Inheritance & The Dependency Inversion Principle
Inheritance & The Dependency Inversion Principle
At its heart, the Dependency Inversion Principle (DIP) is about separating stable and unstable code.
In statically-typed languages like Java and C#, OO Inheritance creates a rigid relationship between classes. When it comes to inheritance, the DIP has a couple of extra recommendations:
Don’t derive from frequently changing concrete classes.

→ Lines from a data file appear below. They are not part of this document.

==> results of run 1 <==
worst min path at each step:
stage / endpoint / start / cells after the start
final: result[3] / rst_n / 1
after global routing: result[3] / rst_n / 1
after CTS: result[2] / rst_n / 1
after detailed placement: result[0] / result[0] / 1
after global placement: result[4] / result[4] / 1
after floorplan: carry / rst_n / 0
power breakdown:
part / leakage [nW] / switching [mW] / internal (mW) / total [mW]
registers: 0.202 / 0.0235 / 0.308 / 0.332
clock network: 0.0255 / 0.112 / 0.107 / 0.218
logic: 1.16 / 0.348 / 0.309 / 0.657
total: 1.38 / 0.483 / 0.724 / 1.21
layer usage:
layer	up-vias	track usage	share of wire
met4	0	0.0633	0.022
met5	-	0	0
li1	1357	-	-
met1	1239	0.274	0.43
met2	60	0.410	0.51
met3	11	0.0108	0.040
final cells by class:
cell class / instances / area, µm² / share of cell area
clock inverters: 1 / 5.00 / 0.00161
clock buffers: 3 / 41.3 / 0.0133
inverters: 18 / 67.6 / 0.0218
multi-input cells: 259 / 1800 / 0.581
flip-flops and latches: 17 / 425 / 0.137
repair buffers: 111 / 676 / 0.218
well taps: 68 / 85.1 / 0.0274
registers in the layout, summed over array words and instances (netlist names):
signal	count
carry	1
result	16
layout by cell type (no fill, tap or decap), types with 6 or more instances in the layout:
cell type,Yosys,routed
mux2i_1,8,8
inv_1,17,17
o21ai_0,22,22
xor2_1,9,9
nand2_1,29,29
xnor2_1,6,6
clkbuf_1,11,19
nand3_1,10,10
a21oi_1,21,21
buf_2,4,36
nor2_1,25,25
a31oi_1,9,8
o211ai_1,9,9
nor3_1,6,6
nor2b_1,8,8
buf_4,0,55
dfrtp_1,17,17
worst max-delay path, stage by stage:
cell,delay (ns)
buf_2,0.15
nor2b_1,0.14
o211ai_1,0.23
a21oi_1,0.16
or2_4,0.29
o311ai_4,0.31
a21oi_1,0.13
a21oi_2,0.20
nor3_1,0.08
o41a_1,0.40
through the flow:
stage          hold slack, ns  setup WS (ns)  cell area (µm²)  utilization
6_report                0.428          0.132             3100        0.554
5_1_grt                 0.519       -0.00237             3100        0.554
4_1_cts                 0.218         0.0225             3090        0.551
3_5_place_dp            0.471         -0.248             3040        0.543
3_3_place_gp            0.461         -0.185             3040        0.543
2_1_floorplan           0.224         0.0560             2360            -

Parent class volatility will also plague child classes. Every time the parent changes, child classes need to be recompiled. Unless explicitly overridden, a change in parent behaviour flows through to the child. That might be what we want; however, at times, we need to preserve the operation of some children. The opposite is also true—overridden concrete methods block the modified base class behaviour even though we now want it to percolate through subclasses. An appropriate segway to the next DIP recommendation:
Don’t override concrete methods.
Overriding concrete methods can prove problematic. As mentioned in the previous point, base class modifications may or may not flow through to child class methods. Furthermore, source code dependencies in a base class method do not disappear when overridden in a subclass. Any such dependencies are retained even when not needed.
Let me illustrate with an example.
Say, we have a BasePaymentGateway
parent class representing a PayPal default payment gateway implementation. BasePaymentGateway
depends on the PayPal SDK. A child class, StripePaymentGateway
, overrides the virtual Pay() method on BasePaymentGateway
. Unfortunately, StripePaymentGateway
retains the original dependency on the PayPal SDK, which it does not need!
A more flexible approach is to keep overridable methods abstract and provide different child implementations: PaypalPaymentGateway
, StripePaymentGateway
, and so on.
We probably would have been better off using an IPaymentGateway
interface rather than a base class. Even a pure abstract base class with only abstract public methods is not as stable as an interface. Why? Because such a base class would still contain shared behaviour in protected methods available to all the children.
Avoid deriving from volatile classes and overriding concrete methods.
Please be cautious when using inheritance. You may inadvertently violate the Dependency Inversion Principle.